Using the data that follows, return exactly the lines from the one that contains "Worst EP arrival" through the one that contains "Count leader, synth", ends included.

-- Provided material follows --

### config.mk
export PLATFORM = sky130hd
export DESIGN_NAME = pkt_filter
export DESIGN_NICKNAME = d
export VERILOG_FILES = /design/src/rmt_pkg.sv /design/src/pkt_filter.sv
export SDC_FILE = /design/constraint.sdc
export NUM_CORES = 1
export LEC_CHECK = 0
export ABC_AREA = 1
export BUFFER_PORTS_ARGS = -buffer_cell sky130_fd_sc_hd__buf_2
export CORE_UTILIZATION = 39
export CTS_CLUSTER_DIAMETER = 50
export DETAILED_ROUTE_END_ITERATION = 6
export GPL_ROUTABILITY_DRIVEN = 0
export PLACE_DENSITY_LB_ADDON = 0.1
export SETUP_SLACK_MARGIN = 0.3
export SLEW_MARGIN = 40
export SYNTH_ARGS = -nofsm -noshare
export SYNTH_HDL_FRONTEND = slang
export SYNTH_SLANG_ARGS = --single-unit
### constraint.sdc
create_clock -name clk -period 7.3 [get_ports clk]
set_input_delay 1.095 -clock clk [delete_from_list [all_inputs] [get_ports clk]]
set_output_delay 1.095 -clock clk [all_outputs]
set_load 0.1 [all_outputs]
### src/rmt_pkg.sv
package rmt_pkg;

	// stream and header widths
	localparam int data_w  = 64;
	localparam int user_w  = 16;
	localparam int vlan_w  = 12;
	localparam int field_w = 16;
	localparam int queue_w = 2;

	// first beat layout, bits 51..48 are reserved and never touched
	localparam int vlan_lsb = 52;
	localparam int fa_lsb   = 32;
	localparam int fb_lsb   = 16;
	localparam int fc_lsb   = 0;

	// defaults for the top level
	localparam int num_queues_d          = 4;
	localparam int num_stages_d          = 3;
	localparam int pkt_fifo_depth_bits_d = 4;
	localparam int phv_fifo_depth_bits_d = 3;

	typedef logic [queue_w-1:0] queue_t;

	typedef struct packed {
		logic [data_w-1:0] data;
		logic [user_w-1:0] user;
		logic              last;
	} beat_t;

	typedef struct packed {
		logic [vlan_w-1:0]  vlan;
		queue_t             queue;
		logic [field_w-1:0] a;
		logic [field_w-1:0] b;
		logic [field_w-1:0] c;
	} phv_t;

endpackage
### src/pkt_filter.sv
`timescale 1ns/1ns

module pkt_filter (
	input  logic                      clk,
	input  logic                      aresetn,
	input  logic [31:0]               vlan_drop_flags,
	input  logic [rmt_pkg::data_w-1:0] s_axis_tdata,
	input  logic [rmt_pkg::user_w-1:0] s_axis_tuser,
	input  logic                      s_axis_tlast,
	input  logic                      s_axis_tvalid,
	output logic                      s_axis_tready,
	output rmt_pkg::beat_t            out_beat,
	output logic                      out_valid,
	input  logic                      out_ready
);
	import rmt_pkg::*;

	logic started;
	logic first;
	logic dropping;
	logic drop_now;
	logic accept;

	// flag bit picked by the low five bits of the vlan id
	assign drop_now = dropping || (first && vlan_drop_flags[s_axis_tdata[vlan_lsb +: 5]]);

	// dropped beats are swallowed regardless of the downstream state
	assign s_axis_tready = started && (drop_now || !out_valid || out_ready);
	assign accept = s_axis_tvalid && s_axis_tready;

	always_ff @(posedge clk) begin
		if (!aresetn) begin
			started   <= 1'b0;
			first     <= 1'b1;
			dropping  <= 1'b0;
			out_valid <= 1'b0;
		end else begin
			started <= 1'b1;
			if (accept) begin
				first    <= s_axis_tlast;
				dropping <= drop_now && !s_axis_tlast;
			end
			if (out_valid && out_ready)
				out_valid <= 1'b0;
			if (accept && !drop_now)
				out_valid <= 1'b1;
		end
	end

	always_ff @(posedge clk) begin
		if (accept && !drop_now) begin
			out_beat.data <= s_axis_tdata;
			out_beat.user <= s_axis_tuser;
			out_beat.last <= s_axis_tlast;
		end
	end

endmodule

==> summary.md <==
| Metric | Value |
|---|---|
| VDD IR max | `0.116 mV` |
| Worst EP arrival | `2.64 ns` |
| CP max FO | `18` |
| Number of hold buffers added after CTS | `0` |
| Synth async-reset ratio | `0%` |
| DRT iter0 DRCs | `66` |
| Ys flop type | `edfxtp_1` |
| Final WS setup | `3.56 ns` |
| RR Endpoint | `out_beat[51]$_DFFE_PP_` |
| Avg WL per Cell | `13.7 um` |
| Final wirelength | `6720 um` |
| Syn nets | `296` |
| Via density | `4.44` |
| Synthesized flop and latch total | `85` |
| Slew margin rel. | `66.1%` |
| Starting Density | `40.9%` |
| Pwr dens | `266 nW/um^2` |
| Reg clk slew, reported paths | `0.08 ns` |
| Die X | `89.9 um` |
| Post CTS Setup Buffer Count | `0` |
| Count leader, synth | `edfxtp_1` |
| Cell area after synthesis | `3010 um^2` |
| Top cell type by total area after synthesis | `edfxtp_1` |
| Area Overhead vs Synth | `44.7%` |
| Vias in the first global route | `2125` |
| Fraction of layout cells with a size suffix above 1 | `59.0%` |
| Clock Skews | `0.00553 ns` |
| DR DRC count | `0` |
| Initial antenna violation count | `0` |
| # H-tree levels | `3` |
| Post_cts resized | `0` |
| Detail Route Antenna Nets | `0` |
| Hold endpoint | `first$_SDFFE_PN1P_` |
| Critical path class | `input pin to output port` |
| Status | `finished clean` |
| CTS tree | `yes` |
| CTS max path bufs | `2` |
| DR vias | `2186` |
| Yosys warns | `0` |
| Root Buffer | `clkbuf_8` |
| Setup Viol. Count Final | `0` |
| Startpoint types | `input pin` |
| Slew Viols, Final | `0` |
| Die area | `8080 um^2` |
| Core ar. | `7370 um^2` |
| Worst reg2reg path startpoint | `first$_SDFFE_PN1P_` |
| GRT Overall Usage | `17.1%` |
| Worst-skew pair later-pin latency | `0.34 ns` |
| Share of the synthesized area in the top cell type | `80.8%` |
| CTS buffer count | `9` |
| RSZ-0062 raised after global routing | `no` |
| Post-synth EDFFs | `81` |
| Place WS | `3.55 ns` |
| Largest net degree at the start of global routing | `43` |
| Fmax | `268 MHz` |
| Library cells used by synthesis | `16` |
| Layout Nets | `505` |
| Design Power | `1.16 mW` |
| Largest cells by area after synthesis | `edfxtp_1, nand2_1, nand3_1, dfxtp_1, nand2_2` |
| Combinational fraction of design power | `20.2%` |
| Gr ovfl total | `0` |
| Commonest cells in the netlist | `edfxtp_1, nand2_1, nand3_1` |
| Final hold vios | `0` |
| Internal power | `803 uW` |
| PortBufs | `199` |
| Synth Instances | `179` |
| Reg2reg path depth | `6` |
| IO Count | `200` |
| Dpl hpwl | `5280 um` |
| Sequential-to-total area share from yosys stat | `83.4%` |
| Sw Ratio | `30.8%` |
| Clk sink count | `85` |
| Hold crit path type | `flip-flop to flip-flop` |
| Chip height | `89.9 um` |
| Avg Cell Area, Syn | `16.8 um^2` |
| Slew @ Worst Pin | `0.508 ns` |
| Crit. End Element | `output port` |
| Ant. Diodes | `0` |
| Reg-to-reg slack, setup | `5.32 ns` |
| Static leakage | `1.93 nW` |
| Period Utilization, post-route | `51.2%` |
| Worst path required time | `6.20 ns` |
| HP Start | `first$_SDFFE_PN1P_` |
| Psw | `358 uW` |
| Sequential Power Share | `48.7%` |
| First-pass GRT wire length | `10400 um` |
| Row cnt | `31` |
| Setup TNS | `0 ns` |
| Maxcap violations | `0` |
| Fin crit period | `3.74 ns` |
| Clock power frac | `31.1%` |
| First-pass detailed-route iteration total | `5` |
| Worst Hold Depth | `2` |
power by group through the flow:
stage          Combinational [mW]  Sequential, mW  Clock, mW
2_1_floorplan              0.0338           0.724          0
3_3_place_gp                0.232           0.577          0
3_5_place_dp                0.236           0.577          0
4_1_cts                     0.236           0.566      0.372
5_1_grt                     0.245           0.568      0.393
6_report                    0.235           0.565      0.361
cell type report:
type                            count  area (um^2)
Timing Repair Buffer              202         1050
Sequential cell                    85         2510
Fill cell                         635         3010
Tap cell                           99          124
Clock inverter                      6         95.1
Multi-Input combinational cell     81          412
Clock buffer                       10          128
Inverter                            9         41.3
state kept, by name, indices dropped and copies added (netlist names):
signal,flops
first,1
started,1
out_valid,1
out_beat,81
dropping,1
worst max-delay path by stage:
stage                           startpoint                endpoint  slack, ns  cells after the start
final                     s_axis_tdata[52]           s_axis_tready       3.56                     12
after global routing      s_axis_tdata[52]           s_axis_tready       3.32                     13
after CTS                 s_axis_tdata[52]           s_axis_tready       3.55                     12
after detailed placement  s_axis_tdata[52]           s_axis_tready       3.55                     12
after global placement    s_axis_tdata[52]  out_beat[34]$_DFFE_PP_       3.30                     12
after floorplan           s_axis_tdata[52]   out_beat[0]$_DFFE_PP_       1.42                     13
routing by layer:
metal	track usage [%]	vias to the layer above	wire (um)	share of wire, %
met4	9.68	0	184	2.7
li1	-	1069	-	-
met5	0	-	0	0
met1	19.0	970	2530	38
met2	30.3	129	3470	52
met3	3.89	18	537	8.0
cell usage in the layout, fill, tap and decap left out, types with 2 or more instances in the layout:
master,count
buf_2,199
edfxtp_1,81
nand2_1,35
nand3_1,24
clkbuf_8,9
nand2_2,8
inv_1,8
nand3_2,5
dfxtp_1,4
inv_8,2
nor2_1,2
nand4_1,2
bufinv_16,2
clkinvlp_4,2
cell families (layout without fill, tap and decap cells):
family / after synthesis / count (layout) / synth area share, %
DFF: 85 / 85 / 83.4
and+or+nand+nor: 78 / 78 / 12.7
buffers and inverters: 13 / 227 / 3.16
AOI/OAI and AO/OA: 3 / 3 / 0.706
critical path, cell delays in order:
cell     delay [ns]
buf_2          0.30
nand2_1        0.12
nand3_1        0.12
nand3_1        0.08
nand2_1        0.06
nand2_1        0.04
nand3_1        0.07
nand3_2        0.11
nand3_2        0.10
nand2_1        0.06
inv_1          0.05
buf_2          0.41
through the flow:
stage / hold WS (ns) / std cells / instance area, um^2 / util (%)
2_1_floorplan: 0.455 / 179 / 3010 / -
3_3_place_gp: 0.491 / 474 / 4090 / 55.5
3_5_place_dp: 0.479 / 476 / 4140 / 56.1
4_1_cts: 0.500 / 492 / 4360 / 59.1
5_1_grt: 0.524 / 492 / 4360 / 59.1
6_report: 0.498 / 492 / 4360 / 59.1
No activity file was read; power rests on OpenSTA's default activity.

-- Provided material concluded --

• Written reply
| Worst EP arrival | `2.64 ns` |
| CP max FO | `18` |
| Number of hold buffers added after CTS | `0` |
| Synth async-reset ratio | `0%` |
| DRT iter0 DRCs | `66` |
| Ys flop type | `edfxtp_1` |
| Final WS setup | `3.56 ns` |
| RR Endpoint | `out_beat[51]$_DFFE_PP_` |
| Avg WL per Cell | `13.7 um` |
| Final wirelength | `6720 um` |
| Syn nets | `296` |
| Via density | `4.44` |
| Synthesized flop and latch total | `85` |
| Slew margin rel. | `66.1%` |
| Starting Density | `40.9%` |
| Pwr dens | `266 nW/um^2` |
| Reg clk slew, reported paths | `0.08 ns` |
| Die X | `89.9 um` |
| Post CTS Setup Buffer Count | `0` |
| Count leader, synth | `edfxtp_1` |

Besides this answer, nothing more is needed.